- [Description of the task]:
Give back, exactly as written, the lines from the beginning of the listing through the one that contains "synth-simple-area-share = 0.2097".

- [Information provided]:
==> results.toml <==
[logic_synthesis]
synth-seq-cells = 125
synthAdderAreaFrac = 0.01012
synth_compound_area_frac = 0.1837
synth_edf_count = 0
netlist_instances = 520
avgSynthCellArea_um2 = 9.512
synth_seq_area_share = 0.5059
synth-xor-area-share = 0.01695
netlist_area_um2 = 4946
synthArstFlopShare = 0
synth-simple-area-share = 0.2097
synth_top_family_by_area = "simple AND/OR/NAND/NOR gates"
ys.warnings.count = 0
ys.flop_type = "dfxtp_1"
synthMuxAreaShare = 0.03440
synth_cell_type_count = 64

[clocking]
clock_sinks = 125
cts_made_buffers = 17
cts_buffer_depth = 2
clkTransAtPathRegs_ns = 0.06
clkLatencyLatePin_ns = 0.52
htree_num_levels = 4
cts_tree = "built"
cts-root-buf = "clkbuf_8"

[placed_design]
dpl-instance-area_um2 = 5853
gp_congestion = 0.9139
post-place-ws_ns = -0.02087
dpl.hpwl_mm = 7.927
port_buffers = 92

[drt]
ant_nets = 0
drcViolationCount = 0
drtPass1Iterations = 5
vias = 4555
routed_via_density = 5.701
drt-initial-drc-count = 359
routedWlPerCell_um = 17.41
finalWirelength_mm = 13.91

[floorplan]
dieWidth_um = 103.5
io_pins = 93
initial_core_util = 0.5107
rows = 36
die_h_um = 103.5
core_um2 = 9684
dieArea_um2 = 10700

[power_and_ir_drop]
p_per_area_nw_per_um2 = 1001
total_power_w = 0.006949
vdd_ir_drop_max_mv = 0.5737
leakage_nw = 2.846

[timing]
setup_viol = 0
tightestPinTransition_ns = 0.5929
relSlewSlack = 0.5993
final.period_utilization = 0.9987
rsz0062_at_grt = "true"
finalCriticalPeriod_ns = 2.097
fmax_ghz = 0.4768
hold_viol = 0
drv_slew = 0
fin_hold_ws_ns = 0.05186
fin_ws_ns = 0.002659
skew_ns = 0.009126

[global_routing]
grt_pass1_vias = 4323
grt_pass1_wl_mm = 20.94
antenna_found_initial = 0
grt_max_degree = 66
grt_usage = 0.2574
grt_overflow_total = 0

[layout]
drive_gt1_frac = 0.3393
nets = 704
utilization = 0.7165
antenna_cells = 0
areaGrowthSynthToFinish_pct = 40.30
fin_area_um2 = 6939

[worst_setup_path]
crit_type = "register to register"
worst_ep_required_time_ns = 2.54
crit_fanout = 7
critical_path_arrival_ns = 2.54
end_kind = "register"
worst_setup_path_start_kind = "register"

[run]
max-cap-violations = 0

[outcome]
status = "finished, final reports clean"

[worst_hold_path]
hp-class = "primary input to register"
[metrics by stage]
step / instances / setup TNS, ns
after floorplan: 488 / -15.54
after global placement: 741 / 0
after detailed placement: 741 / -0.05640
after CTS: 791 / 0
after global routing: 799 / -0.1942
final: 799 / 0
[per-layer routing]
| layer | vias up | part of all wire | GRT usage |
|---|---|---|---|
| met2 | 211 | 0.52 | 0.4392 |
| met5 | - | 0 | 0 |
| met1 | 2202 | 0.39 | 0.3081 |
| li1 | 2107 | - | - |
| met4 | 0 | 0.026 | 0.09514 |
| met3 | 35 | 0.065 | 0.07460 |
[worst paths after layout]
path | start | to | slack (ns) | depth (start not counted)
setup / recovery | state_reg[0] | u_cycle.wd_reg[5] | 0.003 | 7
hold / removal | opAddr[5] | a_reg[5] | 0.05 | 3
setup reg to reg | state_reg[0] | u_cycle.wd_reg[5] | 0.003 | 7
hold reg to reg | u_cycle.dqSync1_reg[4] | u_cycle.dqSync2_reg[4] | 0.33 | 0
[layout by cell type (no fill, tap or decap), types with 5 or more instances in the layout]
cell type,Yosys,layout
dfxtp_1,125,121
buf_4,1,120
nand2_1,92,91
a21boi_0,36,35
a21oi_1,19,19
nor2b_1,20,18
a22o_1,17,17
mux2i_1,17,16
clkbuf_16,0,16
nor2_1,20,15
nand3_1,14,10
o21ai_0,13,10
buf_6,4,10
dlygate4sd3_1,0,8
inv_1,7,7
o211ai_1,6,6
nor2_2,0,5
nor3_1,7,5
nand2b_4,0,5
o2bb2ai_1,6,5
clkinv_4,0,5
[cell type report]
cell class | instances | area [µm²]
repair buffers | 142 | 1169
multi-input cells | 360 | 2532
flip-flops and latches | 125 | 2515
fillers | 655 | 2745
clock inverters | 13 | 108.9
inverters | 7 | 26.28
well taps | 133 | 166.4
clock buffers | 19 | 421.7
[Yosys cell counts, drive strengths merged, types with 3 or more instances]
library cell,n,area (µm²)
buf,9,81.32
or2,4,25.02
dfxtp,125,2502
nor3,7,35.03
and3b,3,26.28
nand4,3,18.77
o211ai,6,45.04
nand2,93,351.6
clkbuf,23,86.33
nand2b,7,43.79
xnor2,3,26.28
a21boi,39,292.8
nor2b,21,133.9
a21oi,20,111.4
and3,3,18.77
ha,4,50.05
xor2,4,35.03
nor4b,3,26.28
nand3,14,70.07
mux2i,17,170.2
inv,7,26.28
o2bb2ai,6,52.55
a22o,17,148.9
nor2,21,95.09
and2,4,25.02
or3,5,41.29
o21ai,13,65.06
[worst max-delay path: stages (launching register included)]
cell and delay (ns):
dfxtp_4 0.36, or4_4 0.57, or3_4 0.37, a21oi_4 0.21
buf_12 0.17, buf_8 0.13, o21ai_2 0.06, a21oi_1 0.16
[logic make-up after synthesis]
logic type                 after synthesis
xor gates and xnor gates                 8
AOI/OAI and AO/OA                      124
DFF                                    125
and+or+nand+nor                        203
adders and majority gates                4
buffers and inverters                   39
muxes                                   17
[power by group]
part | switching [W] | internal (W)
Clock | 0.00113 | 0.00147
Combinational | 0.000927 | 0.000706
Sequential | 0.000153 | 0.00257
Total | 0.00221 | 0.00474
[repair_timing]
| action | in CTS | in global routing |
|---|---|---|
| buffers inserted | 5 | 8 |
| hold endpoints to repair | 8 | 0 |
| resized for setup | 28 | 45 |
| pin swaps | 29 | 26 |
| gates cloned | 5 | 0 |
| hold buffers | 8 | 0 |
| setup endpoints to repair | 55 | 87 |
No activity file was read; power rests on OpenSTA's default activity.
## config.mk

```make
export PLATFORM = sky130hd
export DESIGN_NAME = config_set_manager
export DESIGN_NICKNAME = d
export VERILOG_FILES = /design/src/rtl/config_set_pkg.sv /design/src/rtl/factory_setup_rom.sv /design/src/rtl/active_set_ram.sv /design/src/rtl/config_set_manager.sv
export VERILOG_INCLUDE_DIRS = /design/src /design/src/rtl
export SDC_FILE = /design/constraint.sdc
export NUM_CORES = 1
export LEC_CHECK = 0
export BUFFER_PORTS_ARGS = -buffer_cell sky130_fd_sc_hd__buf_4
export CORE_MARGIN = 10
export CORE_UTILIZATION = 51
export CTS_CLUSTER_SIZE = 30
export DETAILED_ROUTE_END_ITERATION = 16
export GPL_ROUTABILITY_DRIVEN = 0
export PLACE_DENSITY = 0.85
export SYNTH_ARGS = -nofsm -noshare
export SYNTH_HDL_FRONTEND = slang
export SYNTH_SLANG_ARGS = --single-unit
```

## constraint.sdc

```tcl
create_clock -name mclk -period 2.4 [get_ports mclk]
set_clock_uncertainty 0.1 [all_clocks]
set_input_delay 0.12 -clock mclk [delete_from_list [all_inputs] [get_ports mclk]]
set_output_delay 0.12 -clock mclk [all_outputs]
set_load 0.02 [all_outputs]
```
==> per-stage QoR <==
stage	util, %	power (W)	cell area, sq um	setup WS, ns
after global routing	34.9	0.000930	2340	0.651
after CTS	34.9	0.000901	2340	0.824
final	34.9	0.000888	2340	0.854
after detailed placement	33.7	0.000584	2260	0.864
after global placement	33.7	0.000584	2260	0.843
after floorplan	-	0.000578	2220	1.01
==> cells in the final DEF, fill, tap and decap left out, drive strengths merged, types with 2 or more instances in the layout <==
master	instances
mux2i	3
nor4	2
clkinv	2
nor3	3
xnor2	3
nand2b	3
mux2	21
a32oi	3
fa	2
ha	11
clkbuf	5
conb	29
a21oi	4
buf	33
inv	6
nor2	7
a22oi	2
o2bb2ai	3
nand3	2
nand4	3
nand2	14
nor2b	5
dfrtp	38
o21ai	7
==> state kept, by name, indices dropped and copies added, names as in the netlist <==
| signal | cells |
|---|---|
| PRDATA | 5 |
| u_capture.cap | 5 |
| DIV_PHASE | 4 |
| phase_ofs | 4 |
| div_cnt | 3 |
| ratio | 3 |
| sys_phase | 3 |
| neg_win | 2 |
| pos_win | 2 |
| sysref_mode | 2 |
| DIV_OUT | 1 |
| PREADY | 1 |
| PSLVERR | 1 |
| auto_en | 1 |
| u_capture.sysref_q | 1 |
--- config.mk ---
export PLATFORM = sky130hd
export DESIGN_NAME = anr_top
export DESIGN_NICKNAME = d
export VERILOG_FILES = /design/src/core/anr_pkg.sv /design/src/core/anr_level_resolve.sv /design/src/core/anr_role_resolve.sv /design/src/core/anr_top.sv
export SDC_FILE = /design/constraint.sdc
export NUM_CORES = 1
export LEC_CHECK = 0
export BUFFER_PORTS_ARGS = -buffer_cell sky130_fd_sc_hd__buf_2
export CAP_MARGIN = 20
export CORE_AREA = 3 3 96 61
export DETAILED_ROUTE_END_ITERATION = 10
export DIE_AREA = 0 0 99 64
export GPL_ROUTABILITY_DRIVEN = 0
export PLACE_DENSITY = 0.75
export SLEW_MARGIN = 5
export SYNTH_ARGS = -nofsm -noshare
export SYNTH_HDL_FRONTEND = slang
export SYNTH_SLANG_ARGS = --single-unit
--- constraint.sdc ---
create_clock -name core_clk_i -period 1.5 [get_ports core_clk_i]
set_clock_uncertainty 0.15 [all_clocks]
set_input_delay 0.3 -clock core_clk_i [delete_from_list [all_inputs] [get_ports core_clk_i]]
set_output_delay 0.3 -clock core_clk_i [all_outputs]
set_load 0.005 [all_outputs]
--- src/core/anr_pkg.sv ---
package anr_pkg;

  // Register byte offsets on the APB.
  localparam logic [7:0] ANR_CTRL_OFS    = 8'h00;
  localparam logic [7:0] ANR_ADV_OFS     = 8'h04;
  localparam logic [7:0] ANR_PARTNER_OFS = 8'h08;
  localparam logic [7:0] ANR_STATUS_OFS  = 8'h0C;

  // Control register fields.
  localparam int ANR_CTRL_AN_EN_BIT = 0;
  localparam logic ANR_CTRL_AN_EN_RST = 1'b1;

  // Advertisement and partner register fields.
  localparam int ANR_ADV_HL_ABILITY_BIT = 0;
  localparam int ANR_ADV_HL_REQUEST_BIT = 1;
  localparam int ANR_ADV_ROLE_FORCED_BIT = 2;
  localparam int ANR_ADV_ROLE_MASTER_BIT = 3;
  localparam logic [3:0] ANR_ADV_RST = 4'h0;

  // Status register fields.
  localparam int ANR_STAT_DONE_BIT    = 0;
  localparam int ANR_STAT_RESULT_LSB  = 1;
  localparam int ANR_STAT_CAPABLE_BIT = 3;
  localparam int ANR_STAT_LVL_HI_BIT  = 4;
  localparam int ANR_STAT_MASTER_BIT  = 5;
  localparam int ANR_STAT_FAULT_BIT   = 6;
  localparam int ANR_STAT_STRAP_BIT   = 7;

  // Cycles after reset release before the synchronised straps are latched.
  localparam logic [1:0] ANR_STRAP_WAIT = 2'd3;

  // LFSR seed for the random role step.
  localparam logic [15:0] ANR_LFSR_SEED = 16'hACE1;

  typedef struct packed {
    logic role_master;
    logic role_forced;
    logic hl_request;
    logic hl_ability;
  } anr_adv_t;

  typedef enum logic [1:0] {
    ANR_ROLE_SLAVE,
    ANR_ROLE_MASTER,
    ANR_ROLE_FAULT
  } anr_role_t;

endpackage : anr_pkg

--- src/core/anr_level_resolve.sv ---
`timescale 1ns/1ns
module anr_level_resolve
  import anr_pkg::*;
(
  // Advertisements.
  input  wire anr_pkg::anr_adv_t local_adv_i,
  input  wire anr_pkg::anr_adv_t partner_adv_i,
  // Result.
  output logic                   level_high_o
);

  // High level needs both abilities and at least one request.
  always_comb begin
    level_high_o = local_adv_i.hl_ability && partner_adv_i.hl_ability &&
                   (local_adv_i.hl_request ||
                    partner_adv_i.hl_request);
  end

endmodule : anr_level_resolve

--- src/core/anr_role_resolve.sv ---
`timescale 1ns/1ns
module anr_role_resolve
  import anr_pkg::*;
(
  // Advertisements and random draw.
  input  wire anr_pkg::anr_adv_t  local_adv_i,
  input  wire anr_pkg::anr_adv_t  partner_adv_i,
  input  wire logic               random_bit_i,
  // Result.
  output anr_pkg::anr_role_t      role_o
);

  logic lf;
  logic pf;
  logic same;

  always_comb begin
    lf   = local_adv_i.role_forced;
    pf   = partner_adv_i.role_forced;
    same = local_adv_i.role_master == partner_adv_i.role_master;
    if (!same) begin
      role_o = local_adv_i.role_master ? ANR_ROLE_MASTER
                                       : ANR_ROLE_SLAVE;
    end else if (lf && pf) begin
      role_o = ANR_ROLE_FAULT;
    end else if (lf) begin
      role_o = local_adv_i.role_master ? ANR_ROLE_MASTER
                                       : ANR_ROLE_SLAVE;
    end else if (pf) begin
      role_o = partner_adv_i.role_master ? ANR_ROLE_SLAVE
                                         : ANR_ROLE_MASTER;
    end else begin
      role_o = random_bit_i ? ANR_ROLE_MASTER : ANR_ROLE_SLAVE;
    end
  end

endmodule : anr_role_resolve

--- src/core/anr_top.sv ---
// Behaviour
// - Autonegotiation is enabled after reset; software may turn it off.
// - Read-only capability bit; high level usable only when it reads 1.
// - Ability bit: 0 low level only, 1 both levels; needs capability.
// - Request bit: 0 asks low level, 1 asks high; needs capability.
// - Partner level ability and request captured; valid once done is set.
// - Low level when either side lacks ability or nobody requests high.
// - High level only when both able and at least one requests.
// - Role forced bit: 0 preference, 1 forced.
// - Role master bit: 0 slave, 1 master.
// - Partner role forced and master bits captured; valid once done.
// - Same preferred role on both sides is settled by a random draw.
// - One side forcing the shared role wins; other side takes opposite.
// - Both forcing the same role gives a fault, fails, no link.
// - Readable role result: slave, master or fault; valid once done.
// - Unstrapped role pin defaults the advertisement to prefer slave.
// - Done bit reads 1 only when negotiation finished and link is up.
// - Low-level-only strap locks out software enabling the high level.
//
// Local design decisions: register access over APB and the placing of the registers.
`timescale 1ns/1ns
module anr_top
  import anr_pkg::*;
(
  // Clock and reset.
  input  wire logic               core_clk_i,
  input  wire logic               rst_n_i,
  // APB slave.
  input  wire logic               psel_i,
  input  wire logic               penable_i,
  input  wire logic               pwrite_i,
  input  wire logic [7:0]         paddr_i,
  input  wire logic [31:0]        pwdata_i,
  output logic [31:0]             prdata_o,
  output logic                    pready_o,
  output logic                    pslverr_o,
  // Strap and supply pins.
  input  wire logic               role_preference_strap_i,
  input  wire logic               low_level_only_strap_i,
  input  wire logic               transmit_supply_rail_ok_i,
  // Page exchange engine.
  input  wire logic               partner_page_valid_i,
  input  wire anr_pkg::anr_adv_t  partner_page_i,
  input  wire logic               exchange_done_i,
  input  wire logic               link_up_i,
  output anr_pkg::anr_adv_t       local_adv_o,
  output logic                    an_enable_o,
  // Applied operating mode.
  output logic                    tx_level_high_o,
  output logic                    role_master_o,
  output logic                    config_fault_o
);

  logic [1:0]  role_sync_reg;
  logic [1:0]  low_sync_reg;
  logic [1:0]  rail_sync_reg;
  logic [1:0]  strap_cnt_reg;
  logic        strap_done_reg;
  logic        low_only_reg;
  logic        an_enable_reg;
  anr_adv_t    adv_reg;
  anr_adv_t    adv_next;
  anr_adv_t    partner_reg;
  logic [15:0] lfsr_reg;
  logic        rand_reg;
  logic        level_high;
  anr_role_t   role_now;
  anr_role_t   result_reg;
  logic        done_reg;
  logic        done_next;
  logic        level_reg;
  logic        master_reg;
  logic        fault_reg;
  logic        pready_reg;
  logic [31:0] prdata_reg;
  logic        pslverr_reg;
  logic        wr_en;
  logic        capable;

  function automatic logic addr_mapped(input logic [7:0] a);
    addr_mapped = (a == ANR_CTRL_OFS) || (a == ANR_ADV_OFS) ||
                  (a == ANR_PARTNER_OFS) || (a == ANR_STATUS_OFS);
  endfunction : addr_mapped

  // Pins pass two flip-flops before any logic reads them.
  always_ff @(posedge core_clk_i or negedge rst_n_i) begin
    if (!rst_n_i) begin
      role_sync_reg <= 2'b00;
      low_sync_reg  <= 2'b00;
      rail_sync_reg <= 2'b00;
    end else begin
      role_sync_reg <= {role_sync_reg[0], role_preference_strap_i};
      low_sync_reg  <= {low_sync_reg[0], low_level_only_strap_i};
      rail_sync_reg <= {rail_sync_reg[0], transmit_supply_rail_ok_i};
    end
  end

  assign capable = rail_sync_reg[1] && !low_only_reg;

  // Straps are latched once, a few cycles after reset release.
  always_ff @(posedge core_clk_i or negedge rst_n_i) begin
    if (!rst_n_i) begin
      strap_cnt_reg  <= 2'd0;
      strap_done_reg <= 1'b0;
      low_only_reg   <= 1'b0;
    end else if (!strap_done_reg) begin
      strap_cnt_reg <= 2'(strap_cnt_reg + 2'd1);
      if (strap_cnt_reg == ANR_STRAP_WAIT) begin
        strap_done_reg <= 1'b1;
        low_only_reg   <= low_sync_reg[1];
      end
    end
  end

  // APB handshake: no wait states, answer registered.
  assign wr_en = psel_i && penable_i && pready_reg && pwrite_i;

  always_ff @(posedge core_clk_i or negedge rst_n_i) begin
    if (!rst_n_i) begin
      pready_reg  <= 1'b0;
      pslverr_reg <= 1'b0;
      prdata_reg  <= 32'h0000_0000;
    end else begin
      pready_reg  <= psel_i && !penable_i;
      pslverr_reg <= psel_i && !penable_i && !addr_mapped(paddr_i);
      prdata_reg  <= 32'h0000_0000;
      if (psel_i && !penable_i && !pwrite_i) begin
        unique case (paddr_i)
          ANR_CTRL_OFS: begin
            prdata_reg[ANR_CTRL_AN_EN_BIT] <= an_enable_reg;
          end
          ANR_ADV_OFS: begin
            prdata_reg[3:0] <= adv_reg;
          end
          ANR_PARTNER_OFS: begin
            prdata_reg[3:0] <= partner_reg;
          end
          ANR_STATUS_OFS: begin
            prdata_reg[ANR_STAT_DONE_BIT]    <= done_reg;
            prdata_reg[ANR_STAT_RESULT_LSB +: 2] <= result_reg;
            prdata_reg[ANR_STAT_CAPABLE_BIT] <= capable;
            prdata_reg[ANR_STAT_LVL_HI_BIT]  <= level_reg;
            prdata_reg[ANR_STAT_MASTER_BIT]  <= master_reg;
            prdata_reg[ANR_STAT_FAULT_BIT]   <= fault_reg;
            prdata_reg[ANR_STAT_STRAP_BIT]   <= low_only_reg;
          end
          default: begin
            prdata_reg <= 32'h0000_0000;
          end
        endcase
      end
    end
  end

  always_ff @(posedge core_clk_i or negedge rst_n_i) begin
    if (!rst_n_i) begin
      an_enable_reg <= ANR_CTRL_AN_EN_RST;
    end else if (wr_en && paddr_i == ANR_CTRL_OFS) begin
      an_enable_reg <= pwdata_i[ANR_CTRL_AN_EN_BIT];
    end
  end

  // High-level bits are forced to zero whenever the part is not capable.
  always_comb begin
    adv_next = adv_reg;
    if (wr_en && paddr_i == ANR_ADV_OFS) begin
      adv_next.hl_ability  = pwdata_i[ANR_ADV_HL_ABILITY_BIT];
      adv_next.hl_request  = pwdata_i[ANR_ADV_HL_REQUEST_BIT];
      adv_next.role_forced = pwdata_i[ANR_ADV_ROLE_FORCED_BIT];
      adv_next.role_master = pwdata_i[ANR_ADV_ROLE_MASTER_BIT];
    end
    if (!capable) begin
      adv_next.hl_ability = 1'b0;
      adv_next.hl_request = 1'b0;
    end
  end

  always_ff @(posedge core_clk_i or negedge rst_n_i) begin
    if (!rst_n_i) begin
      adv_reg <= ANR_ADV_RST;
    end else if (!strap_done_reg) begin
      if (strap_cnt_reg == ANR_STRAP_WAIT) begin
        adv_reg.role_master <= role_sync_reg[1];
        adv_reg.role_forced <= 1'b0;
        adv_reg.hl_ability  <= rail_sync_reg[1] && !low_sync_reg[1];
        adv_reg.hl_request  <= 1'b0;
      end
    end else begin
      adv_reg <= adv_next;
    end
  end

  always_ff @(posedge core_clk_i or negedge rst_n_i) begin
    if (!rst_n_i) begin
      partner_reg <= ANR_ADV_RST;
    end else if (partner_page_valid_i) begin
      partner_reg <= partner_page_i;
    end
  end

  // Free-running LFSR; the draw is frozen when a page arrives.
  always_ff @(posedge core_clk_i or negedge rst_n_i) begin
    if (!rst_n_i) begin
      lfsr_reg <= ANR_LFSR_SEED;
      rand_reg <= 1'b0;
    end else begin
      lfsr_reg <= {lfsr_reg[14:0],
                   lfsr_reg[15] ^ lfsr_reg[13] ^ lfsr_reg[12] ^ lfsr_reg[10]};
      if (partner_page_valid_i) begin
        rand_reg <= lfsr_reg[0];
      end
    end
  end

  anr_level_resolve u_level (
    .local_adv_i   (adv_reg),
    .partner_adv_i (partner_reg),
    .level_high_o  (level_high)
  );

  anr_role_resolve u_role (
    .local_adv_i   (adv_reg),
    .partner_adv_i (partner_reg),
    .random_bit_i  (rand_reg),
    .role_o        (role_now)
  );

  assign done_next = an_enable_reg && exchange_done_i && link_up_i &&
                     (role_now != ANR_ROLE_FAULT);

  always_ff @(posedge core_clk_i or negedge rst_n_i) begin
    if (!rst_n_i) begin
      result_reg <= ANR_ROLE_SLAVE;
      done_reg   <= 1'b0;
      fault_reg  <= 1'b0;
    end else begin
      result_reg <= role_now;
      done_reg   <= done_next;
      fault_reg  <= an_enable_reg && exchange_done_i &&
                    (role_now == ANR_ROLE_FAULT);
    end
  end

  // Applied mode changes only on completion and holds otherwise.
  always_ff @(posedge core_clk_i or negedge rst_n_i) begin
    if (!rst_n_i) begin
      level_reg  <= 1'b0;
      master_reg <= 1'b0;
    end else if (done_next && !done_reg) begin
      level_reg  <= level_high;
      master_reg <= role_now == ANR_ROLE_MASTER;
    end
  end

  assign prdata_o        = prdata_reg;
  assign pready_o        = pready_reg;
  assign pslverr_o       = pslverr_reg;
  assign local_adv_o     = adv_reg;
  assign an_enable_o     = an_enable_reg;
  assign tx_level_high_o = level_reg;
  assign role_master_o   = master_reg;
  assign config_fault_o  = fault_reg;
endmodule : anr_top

- [Answer box]:
==> results.toml <==
[logic_synthesis]
synth-seq-cells = 125
synthAdderAreaFrac = 0.01012
synth_compound_area_frac = 0.1837
synth_edf_count = 0
netlist_instances = 520
avgSynthCellArea_um2 = 9.512
synth_seq_area_share = 0.5059
synth-xor-area-share = 0.01695
netlist_area_um2 = 4946
synthArstFlopShare = 0
synth-simple-area-share = 0.2097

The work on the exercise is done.